··· DATA

Background: an optimization exercise with open tools, aiming at small area. Do not read the settings as production practice. Function was checked by simulation only, so behaviour that the tests miss may differ from the original. The clock port is modelled as an ideal driver; clocking choices that lean on that would not hold on a real chip. Power and IR drop assume default switching activity.

Design ffm_sensor_link, start of the top module:
module ffm_sensor_link (
    input  wire        clk,
    input  wire        rst,
    input  wire        rx_valid,
    input  wire [7:0]  rx_data,
    output wire        adc_req,
    output wire [1:0]  adc_chan,
    input  wire        adc_valid,
    input  wire [11:0] adc_data,
    output wire        tx_valid,
    output wire [7:0]  tx_data,
    input  wire        tx_ready
);
export LEC_CHECK = 0
export CAP_MARGIN = 20
export CORE_MARGIN = 2
export CORE_UTILIZATION = 70
export GPL_TIMING_DRIVEN = 0
export SLEW_MARGIN = 20
create_clock -name core_clock -period 20.0 [get_ports {clk}]
standard.sh (not shown) runs the stock make flow with config.mk's settings and CLKGATE_MAP_FILE= SYNTH_SCRIPT=/design/flow/synth_recipe.tcl, a recipe that flattens the netlist after the stock synthesis.
==> flow/flow/run.sh <==
#!/bin/bash
# Own flow: the standard layout (standard.sh), with these changes:
#  - synthesis (flow/synth.tcl) is the standard synthesis except for the
#    ABC mapping step, which tries the area-oriented scripts flow/*.abc and
#    keeps the smallest result, and ORFS's adder extraction is off; the
#    registers are mapped exactly as in the standard synthesis;
#  - port buffers are sky130_fd_sc_hd__buf_1 instead of the default pick;
#  - the clock tree is built from sky130_fd_sc_hd__clkbuf_4 without dummy
#    loads; flow/post_cts.tcl then swaps any clkbuf_4 that drives 12 or more
#    clock pins for a clkbuf_8 (clock-pin slew).
# make's full output goes to flow_make.log in the work folder; ORFS's
# per-step logs stay under orfs/logs/.
set -euo pipefail
W=$(pwd)
export FLOW_WORK="$W"
bash standard.sh \
  SYNTH_SCRIPT="$W/flow/synth.tcl" \
  ADDER_MAP_FILE= \
  "BUFFER_PORTS_ARGS=-buffer_cell sky130_fd_sc_hd__buf_1" \
  "CTS_ARGS=-sink_clustering_enable -repair_clock_nets -buf_list sky130_fd_sc_hd__clkbuf_4 -dont_use_dummy_load" \
  "POST_CTS_TCL=$W/flow/post_cts.tcl" \
  finish > "$W/flow_make.log" 2>&1
Other scripts of this flow, unchanged in this note and not shown: flow/flow/amap.abc, flow/flow/deep.abc, flow/flow/deepnf.abc, flow/flow/nf.abc, flow/flow/post_cts.tcl, flow/flow/synth.tcl
The starting point finished clean.
Rerun with:
Settings changed: CAP_MARGIN 20 to 0, GPL_TIMING_DRIVEN 0 to unset, SLEW_MARGIN 20 to 0.
Global-route usage climbs by 1.0 points.
Die area is unchanged.
Register-to-register slack degrades by 0.03 ns.
Worst setup slack improves by 0.17 ns.
Synthesized area is unchanged.
Fmax climbs by a few percent.
Via count climbs slightly.
Final area is unchanged.
Cell count is unchanged.
Rerun with:
==> flow/flow/deep_s1.abc (new file) <==
strash
&get -n
&fraig -x
&put
scorr
dc2
strash
&get -n
&deepsyn -T 30 -S 1
&put
strash
&get -n
&dch -f
&nf -R 1000 -p -a
&put
strash
dch -f
amap
==> flow/flow/deep_s2.abc (new file) <==
strash
&get -n
&fraig -x
&put
scorr
dc2
strash
&get -n
&deepsyn -T 30 -S 2
&put
strash
&get -n
&dch -f
&nf -R 1000 -p -a
&put
strash
dch -f
amap
Settings changed: CAP_MARGIN 0 to 20, SLEW_MARGIN 0 to 20.
The changed run ran to the end with no violations.
Routed wire length is unchanged.
Global-route usage stays the same.
Clock-buffer cell count does not change.
Synthesized area does not change.
Cell count is unchanged.
Sequential power stays flat.
Rerun with:
removed: flow/flow/deep_s1.abc
removed: flow/flow/deep_s2.abc
Effect: The new run completed without violations. Routed wire length is unchanged. Hold slack does not change. Die area is unchanged. Cell area is unchanged. Via count stays the same. Sequential power barely changes. Final cell count is unchanged. Utilization is unchanged. Combinational power stays flat.

The RTL this note starts from:
==> flow/design.v <==
module ffm_sensor_link (
    input  wire        clk,
    input  wire        rst,
    input  wire        rx_valid,
    input  wire [7:0]  rx_data,
    output wire        adc_req,
    output wire [1:0]  adc_chan,
    input  wire        adc_valid,
    input  wire [11:0] adc_data,
    output wire        tx_valid,
    output wire [7:0]  tx_data,
    input  wire        tx_ready
);
    localparam [2:0] IDLE = 3'd0;    
    localparam [2:0] ADC  = 3'd1;    
    localparam [2:0] UW   = 3'd2;    
    localparam [2:0] UR   = 3'd3;    
    localparam [2:0] BW   = 3'd4;    
    localparam [2:0] BR   = 3'd5;    
    localparam [2:0] TX   = 3'd6;    
    localparam [1:0] OP_P = 2'd0, OP_T = 2'd1, OP_V = 2'd2, OP_X = 2'd3;
    reg [2:0]  st;
    reg [4:0]  ph;       
    reg        lap2;     
    reg [1:0]  op;       
    reg        s;        
    reg [2:0]  bp;       
    reg [18:0] a0, a1;   
    reg        sd0, sd1; 
    reg [11:0] tr;       
    reg        ca, cb;   
    reg        bw;       
    reg        c1;
    reg        e1, e2, c2;
    reg        f1, f2, c3;
    reg        g1, g2, g3, da, db;
    wire in_ur = (st == UR);
    wire in_br = (st == BR);
    wire is_v = (op == OP_V);
    wire vlo  = (bp == 3'd2);
    wire vhi  = (bp == 3'd3);
    wire cklo = (bp == 3'd6);
    wire comp = is_v & (vlo | vhi | cklo);
    wire last = (op == OP_P) ? (bp == 3'd3) : is_v ? (bp == 3'd7) : (bp == 3'd5);
    wire [7:0] ckhi  = {6'b111111, ~(ca & cb), ~(ca ^ cb)};
    reg  [7:0] cbyte;
    always @(*) begin
        case (bp)
            3'd0: cbyte = (op == OP_P) ? 8'h04 : (is_v & s) ? 8'h08 : 8'h06;
            3'd1: cbyte = {2'b10, op, 2'b00, s, ~s};
            3'd2: cbyte = (op == OP_P) ? {6'b011110, ~s, s} : {6'b000000, s, 1'b1};
            3'd3: cbyte = (op == OP_P) ? ckhi : {5'b00000, s, ~s, 1'b0};
            3'd4: cbyte = is_v ? 8'h00 : {5'b01100, ~s, 1'b0, ~s};
            3'd5: cbyte = is_v ? 8'h00 : ckhi;
            default: cbyte = ckhi;
        endcase
    end
    assign adc_req  = (st == ADC);
    assign adc_chan = {s, ~s};
    assign tx_valid = (st == TX);
    assign tx_data  = comp ? tr[11:4] : cbyte;
    wire lo12 = (ph < 5'd12);
    wire g0   = ~lap2 & lo12;                                     
    wire g5   = ~lap2 & (ph >= 5'd5) & (ph <= 5'd16);             
    wire w1   = ~lap2 & (ph >= 5'd10) & (ph <= 5'd17);            
    wire w2   = lap2 ? (ph <= 5'd6) : (ph == 5'd18);              
    wire a_0 = s ? a1[0] : a0[0];
    wire a_2 = s ? a1[2] : a0[2];
    wire a_7 = s ? a1[7] : a0[7];
    wire sd  = s ? sd1 : sd0;
    wire run = in_br & comp;
    wire x0  = run & g0 & a_7;           
    wire x5  = run & g5 & a_2;           
    wire z   = x0 ^ x5 ^ c1;
    wire y   = z ^ e2 ^ c2;
    wire w   = y ^ f2 ^ c3;
    wire q1  = w ^ g1 ^ da;
    wire q   = q1 ^ g3 ^ db;
    wire p   = s ? q : w;
    wire kb  = ~s & ~lap2 & ((ph == 5'd12) | (ph >= 5'd14));
    wire v   = p ^ kb ^ bw;
    wire kcb = s ? (lap2 & ~ph[0])
                 : (~lap2 | (~ph[2] & ~ph[1]) | (ph[2] & ~ph[0]));
    wire ge7  = (ph >= 5'd7);
    wire u_sh = sd ? lo12 : ge7;
    wire sx   = in_ur ? (sd & a_0) : tr[4];
    wire sy   = in_ur ? ~(sd & lo12 & a_7) : v;
    wire sz   = in_ur ? (u_sh & tr[0]) : kcb;
    wire s1   = sx ^ sy ^ ca;
    wire so   = s1 ^ sz ^ cb;
    wire ca_n = (sx & sy) | (sx & ca) | (sy & ca);
    wire cb_n = (s1 & sz) | (s1 & cb) | (sz & cb);
    wire sh_v = run & ((w1 & ~vhi) | (w2 & ~vlo));
    wire sin  = (cklo & w2) ? ~so : v;
    always @(posedge clk) begin
        ph <= (ph == 5'd18) ? 5'd0 : ph + 5'd1;
        c1 <= (x0 & x5) | (x0 & c1) | (x5 & c1);
        e1 <= z; e2 <= e1; c2 <= (z & e2) | (z & c2) | (e2 & c2);
        f1 <= y; f2 <= f1; c3 <= (y & f2) | (y & c3) | (f2 & c3);
        g1 <= w; g2 <= g1; g3 <= g2;
        da <= (w & g1) | (w & da) | (g1 & da);
        db <= (q1 & g3) | (q1 & db) | (g3 & db);
        bw <= (in_br & (lap2 | (ph >= 5'd10))) ? ((~p & (kb | bw)) | (kb & bw)) : 1'b0;
        a0 <= {(in_ur & ~s) ? so : a0[0], a0[18:1]};
        a1 <= {(in_ur &  s) ? so : a1[0], a1[18:1]};
        if (st == IDLE) begin
            ca <= 1'b0;
            cb <= 1'b0;
        end else if (st == UW) begin
            ca <= 1'b1;
            cb <= 1'b0;
        end else if (in_ur || (run && cklo)) begin
            ca <= (in_ur | w2) & ca_n;
            cb <= (in_ur | w2) & cb_n;
        end
        if (st == ADC && adc_valid)
            tr <= adc_data;
        else if ((in_ur && u_sh) || sh_v)
            tr <= {sin, tr[11:1]};
        if (rst) begin
            st  <= IDLE;
            ph  <= 5'd0;
            bp  <= 3'd0;
            sd0 <= 1'b0;
            sd1 <= 1'b0;
        end else begin
            case (st)
                IDLE: if (rx_valid) begin
                    case (bp[1:0])
                        2'd0: if (rx_data == 8'h04) bp <= 3'd1;
                        2'd1: begin
                            bp <= 3'd2;
                            s  <= rx_data[1];
                            if ((rx_data[3:0] == 4'd1 || rx_data[3:0] == 4'd2) &&
                                (rx_data[7:4] == 4'h8 || rx_data[7:4] == 4'h9 || rx_data[7:4] == 4'hA))
                                op <= rx_data[5:4];
                            else
                                op <= OP_X;
                        end
                        2'd2: begin
                            bp <= 3'd3;
                            if (rx_data != {2'b01, ~op, 2'b10, ~s, s})
                                op <= OP_X;
                        end
                        default: begin
                            bp <= 3'd0;
                            if (rx_data == 8'hFF && op != OP_X)
                                st <= (op == OP_V) ? ADC : TX;
                        end
                    endcase
                end
                ADC: if (adc_valid) st <= UW;
                UW: if (ph == 5'd18) st <= UR;
                UR: if (ph == 5'd18) begin
                    st <= TX;
                    if (s) sd1 <= 1'b1; else sd0 <= 1'b1;
                end
                BW: if (!comp) st <= TX;
                else if (ph == 5'd18) begin
                    st <= BR;
                    lap2 <= 1'b0;
                end
                BR: begin
                    if (ph == 5'd18) lap2 <= 1'b1;
                    if (vlo ? (!lap2 && ph == 5'd17) : (lap2 && ph == 5'd6))
                        st <= TX;
                end
                TX: if (tx_ready) begin
                    if (last) begin
                        st <= IDLE;
                        bp <= 3'd0;
                    end else begin
                        bp <= {bp[2:1], bp[0]} + 3'd1 | {1'b0, is_v & ~s & vhi, 1'b0};
                        st <= BW;
                    end
                end
                default: st <= IDLE;
            endcase
        end
    end
endmodule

······

> _TASK REQUIREMENTS_:
The response should be the listing above, limited to the lines between the one holding "bp <= 3'd3;" and the one holding "if (vlo ? (!lap2", inclusive, reproduced exactly.

> _RESULT OF THE EXERCISE_:
                            bp <= 3'd3;
                            if (rx_data != {2'b01, ~op, 2'b10, ~s, s})
                                op <= OP_X;
                        end
                        default: begin
                            bp <= 3'd0;
                            if (rx_data == 8'hFF && op != OP_X)
                                st <= (op == OP_V) ? ADC : TX;
                        end
                    endcase
                end
                ADC: if (adc_valid) st <= UW;
                UW: if (ph == 5'd18) st <= UR;
                UR: if (ph == 5'd18) begin
                    st <= TX;
                    if (s) sd1 <= 1'b1; else sd0 <= 1'b1;
                end
                BW: if (!comp) st <= TX;
                else if (ph == 5'd18) begin
                    st <= BR;
                    lap2 <= 1'b0;
                end
                BR: begin
                    if (ph == 5'd18) lap2 <= 1'b1;
                    if (vlo ? (!lap2 && ph == 5'd17) : (lap2 && ph == 5'd6))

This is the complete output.